Parameter reference table

The values below govern the v2 model in the next section. Defaults assume regulated rate payloads bound for an EPA/USDA submission.

Parameter Type Recommended value Effect on behavior
strict (model_config) bool True Rejects lax coercion model-wide; a string "2.5" for a float or a float for a Decimal fails instead of converting. The core defense for a compliance boundary.
max_digits (rate Field) int 6 Total significant digits allowed on a Decimal rate. Caps precision to what the label and units support; excess digits are a validation error.
decimal_places (rate Field) int 2 Fractional digits allowed on a rate. Enforces the reporting granularity regulators expect and blocks spurious precision.
ge (rate Field) Decimal Decimal("0") Lower bound; a negative application rate is physically impossible and must be rejected at the boundary.
validate_assignment bool True Re-runs validation when a field is mutated after construction, so a later edit cannot bypass the rules the payload passed on ingest.
extra (model_config) str "forbid" Rejects unexpected keys instead of ignoring them, so a renamed or injected field in a regulated payload is caught, not silently dropped.

Runnable implementation

The module below is the recommended v2 compliance validator: strict mode, an exact-Decimal rate with digit and range constraints, a field_validator for units, and a model_validator for a cross-field label rule. It targets Python 3.10+, is fully typed, and uses Pydantic v2 (pydantic>=2).

python
from __future__ import annotations

import logging
from datetime import datetime, timezone
from decimal import Decimal
from typing import Annotated

from pydantic import (
    BaseModel,
    ConfigDict,
    Field,
    ValidationError,
    field_validator,
    model_validator,
)

logger = logging.getLogger("compliance.validate")

# Label maxima keyed by EPA registration number; a rate may not exceed its cap.
LABEL_MAX_RATE: dict[str, Decimal] = {
    "524-579": Decimal("2.50"),   # lb a.i. / acre
    "100-1442": Decimal("1.00"),
}
ALLOWED_UNITS = {"lb_ai_per_acre", "pt_per_acre", "fl_oz_per_acre"}

# An exact, bounded Decimal rate: non-negative, <=6 total digits, <=2 decimals.
RateDecimal = Annotated[Decimal, Field(ge=Decimal("0"), max_digits=6, decimal_places=2)]

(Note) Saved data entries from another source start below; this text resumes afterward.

## src/rtl/pps_pkg.sv

```systemverilog
`timescale 1ns/1ps
package pps_pkg;
    localparam int MA_W   = 14;
    localparam int RA_W   = 5;
    localparam int OFF_W  = 14;
    localparam int ADDR_W = 18;
    localparam int BYTE_W = 8;
    localparam int COL_W  = 7;
    localparam int SUM_W  = MA_W + 2;

    typedef logic [2:0] color_idx_t;

    typedef struct packed {
        logic [BYTE_W-1:0] blu;
        logic [BYTE_W-1:0] grn;
        logic [BYTE_W-1:0] red;
    } plane_bytes_t;

    function automatic color_idx_t top_bits(plane_bytes_t p);
        return {p.blu[BYTE_W-1], p.grn[BYTE_W-1], p.red[BYTE_W-1]};
    endfunction
endpackage

```

## src/rtl/pps_fetch.sv

```systemverilog
`timescale 1ns/1ps
module pps_fetch
    import pps_pkg::*;
#(
    parameter bit              WIDE_LINE = 1'b1,
    parameter logic [ADDR_W-1:0] RED_BASE  = 18'h20000,
    parameter logic [ADDR_W-1:0] BLU_BASE  = 18'h24000,
    parameter logic [ADDR_W-1:0] GRN_BASE0 = 18'h28000,
    parameter logic [ADDR_W-1:0] GRN_BASE1 = 18'h2C000
) (
    input  logic              clk,
    input  logic              rst,
    input  logic              line_start,
    input  logic [MA_W-1:0]   ma,
    input  logic [RA_W-1:0]   ra,
    input  logic [COL_W-1:0]  ncols,
    input  logic              alt_green,
    output logic              rd_en,
    output logic [ADDR_W-1:0] red_addr,
    output logic [ADDR_W-1:0] blue_addr,
    output logic [ADDR_W-1:0] green_addr,
    output logic              data_due
);
    localparam int PH_W = $clog2(BYTE_W);

    logic [OFF_W-1:0] off_new, off_q;
    logic [SUM_W-1:0] off_sum;
    logic [COL_W-1:0] col_q, ncols_q;
    logic [PH_W-1:0]  phase_q;
    logic             busy_q, alt_q;

    generate
        if (WIDE_LINE) begin : g_wide
            assign off_sum = {ma, 2'b00} + (SUM_W'(ra) << 6);
            assign off_new = off_sum[OFF_W-1:0];
        end else begin : g_narrow
            assign off_sum = {ma, 2'b00} + (SUM_W'(ra) << 5);
            assign off_new = {1'b0, off_sum[OFF_W-2:0]};
        end
    endgenerate

    always_ff @(posedge clk) begin
        if (rst) begin
            busy_q   <= 1'b0;
            alt_q    <= 1'b0;
            off_q    <= '0;
            col_q    <= '0;
            ncols_q  <= '0;
            phase_q  <= '0;
            data_due <= 1'b0;
        end else begin
            data_due <= rd_en;
            if (!busy_q) begin
                if (line_start && ncols != '0) begin
                    busy_q  <= 1'b1;
                    off_q   <= off_new;
                    alt_q   <= alt_green;
                    ncols_q <= ncols;
                    col_q   <= '0;
                    phase_q <= '0;
                end
            end else begin
                phase_q <= phase_q + 1'b1;
                if (phase_q == '0) begin
                    if (col_q == ncols_q - 1'b1) busy_q <= 1'b0;
                    else                        col_q  <= col_q + 1'b1;
                end
            end
        end
    end

    logic [ADDR_W-1:0] rel;
    assign rel        = ADDR_W'(off_q) + ADDR_W'(col_q);
    assign rd_en      = busy_q && (phase_q == '0);
    assign red_addr   = RED_BASE + rel;
    assign blue_addr  = BLU_BASE + rel;
    assign green_addr = (alt_q ? GRN_BASE1 : GRN_BASE0) + rel;

    logic [ADDR_W-1:0] gdiff;
    assign gdiff = green_addr - blue_addr;

    assert_read_gap_R10: assert property (@(posedge clk) disable iff (rst)
        rd_en |=> !rd_en);
    assert_green_base_R4: assert property (@(posedge clk) disable iff (rst)
        rd_en |-> (gdiff == GRN_BASE0 - BLU_BASE || gdiff == GRN_BASE1 - BLU_BASE));
    assert_start_ignored_R8: assert property (@(posedge clk) disable iff (rst)
        (busy_q && line_start) |=> ($stable(off_q) && $stable(alt_q)));
    assert_zero_cols_R9: assert property (@(posedge clk) disable iff (rst)
        (!busy_q && line_start && ncols == '0) |=> !rd_en);
endmodule

```

## src/rtl/pps_shift.sv

```systemverilog
`timescale 1ns/1ps
module pps_shift
    import pps_pkg::*;
(
    input  logic         clk,
    input  logic         rst,
    input  logic         load,
    input  plane_bytes_t din,
    output color_idx_t   pix_raw,
    output logic         pix_live
);
    localparam int CNT_W = $clog2(BYTE_W);

    plane_bytes_t   sr_q;
    logic [CNT_W-1:0] cnt_q;

    always_ff @(posedge clk) begin
        if (rst) begin
            sr_q     <= '0;
            cnt_q    <= '0;
            pix_live <= 1'b0;
        end else if (load) begin
            sr_q     <= din;
            cnt_q    <= '0;
            pix_live <= 1'b1;
        end else if (pix_live) begin
            sr_q.red <= {sr_q.red[BYTE_W-2:0], 1'b0};
            sr_q.grn <= {sr_q.grn[BYTE_W-2:0], 1'b0};
            sr_q.blu <= {sr_q.blu[BYTE_W-2:0], 1'b0};
            cnt_q    <= cnt_q + 1'b1;
            if (cnt_q == CNT_W'(BYTE_W - 1)) pix_live <= 1'b0;
        end
    end

    assign pix_raw = top_bits(sr_q);

    assert_load_msb_R5: assert property (@(posedge clk) disable iff (rst)
        load |=> (pix_live && pix_raw == {$past(din.blu[BYTE_W-1]),
                                          $past(din.grn[BYTE_W-1]),
                                          $past(din.red[BYTE_W-1])}));
    assert_drain_R6: assert property (@(posedge clk) disable iff (rst)
        (pix_live && !load && cnt_q == CNT_W'(BYTE_W - 1)) |=> !pix_live);
endmodule

```

## src/rtl/plane_pixel_serializer.sv

```systemverilog
`timescale 1ns/1ps
module plane_pixel_serializer
    import pps_pkg::*;
#(
    parameter bit WIDE_LINE = 1'b1
) (
    input  logic              clk,
    input  logic              rst,
    input  logic              line_start,
    input  logic [MA_W-1:0]   ma,
    input  logic [RA_W-1:0]   ra,
    input  logic [COL_W-1:0]  ncols,
    input  logic              alt_green,
    input  logic              de,
    output logic              rd_en,
    output logic [ADDR_W-1:0] red_addr,
    output logic [ADDR_W-1:0] blue_addr,
    output logic [ADDR_W-1:0] green_addr,
    input  logic [BYTE_W-1:0] red_data,
    input  logic [BYTE_W-1:0] blue_data,
    input  logic [BYTE_W-1:0] green_data,
    output logic [2:0]        pix_idx
);
    logic         data_due, pix_live;
    color_idx_t   pix_raw;
    plane_bytes_t bytes;

    assign bytes = '{blu: blue_data, grn: green_data, red: red_data};

    pps_fetch #(.WIDE_LINE(WIDE_LINE)) u_fetch (
        .clk(clk), .rst(rst), .line_start(line_start), .ma(ma), .ra(ra),
        .ncols(ncols), .alt_green(alt_green), .rd_en(rd_en),
        .red_addr(red_addr), .blue_addr(blue_addr), .green_addr(green_addr),
        .data_due(data_due)
    );

    pps_shift u_shift (
        .clk(clk), .rst(rst), .load(data_due), .din(bytes),
        .pix_raw(pix_raw), .pix_live(pix_live)
    );

    assign pix_idx = (de && pix_live) ? pix_raw : 3'd0;

    assert_reset_quiet_R1: assert property (@(posedge clk)
        rst |=> (!rd_en && pix_idx == 3'd0));
endmodule

```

class ApplicationPayload(BaseModel):
    # strict rejects float->Decimal and str->number coercion; extra=forbid blocks
    # unexpected keys; validate_assignment re-checks any post-construction edit.
    model_config = ConfigDict(strict=True, extra="forbid", validate_assignment=True)

    field_id: str
    epa_reg_no: str
    rate: RateDecimal
    unit: str
    applied_at: datetime  # must be tz-aware UTC

    @field_validator("unit")
    @classmethod
    def _known_unit(cls, v: str) -> str:
        if v not in ALLOWED_UNITS:  # runs in "after" mode by default
            raise ValueError(f"unit {v!r} not in allowed set")
        return v

    @field_validator("applied_at")
    @classmethod
    def _tz_aware_utc(cls, v: datetime) -> datetime:
        if v.tzinfo is None:  # a naive timestamp is ambiguous in a legal record
            raise ValueError("applied_at must be timezone-aware")
        return v.astimezone(timezone.utc)  # normalize to UTC for the ledger

    @model_validator(mode="after")
    def _within_label_max(self) -> ApplicationPayload:
        cap = LABEL_MAX_RATE.get(self.epa_reg_no)
        if cap is None:
            raise ValueError(f"no label maximum registered for {self.epa_reg_no}")
        if self.rate > cap:  # cross-field rule: rate vs product label
            raise ValueError(f"rate {self.rate} exceeds label max {cap} for {self.epa_reg_no}")
        return self


def validate_payload(raw: dict[str, object]) -> ApplicationPayload | None:
    """Validate one regulated payload; log and reject anything non-conforming."""
    try:
        payload = ApplicationPayload.model_validate(raw)  # v2 entry point
    except ValidationError as exc:
        # exc.errors() is structured; log it verbatim for the audit trail.
        logger.error(
            '{"event":"payload_rejected","field_id":%s,"errors":%d}',
            _q(raw.get("field_id")), len(exc.errors()),
        )
        return None
    logger.info(
        '{"event":"payload_validated","field_id":"%s","epa_reg_no":"%s","rate":"%s"}',
        payload.field_id, payload.epa_reg_no, payload.rate,
    )
    return payload


def _q(v: object) -> str:
    """Quote a possibly-missing field_id for the JSON log line."""
    return f'"{v}"' if isinstance(v, str) else "null"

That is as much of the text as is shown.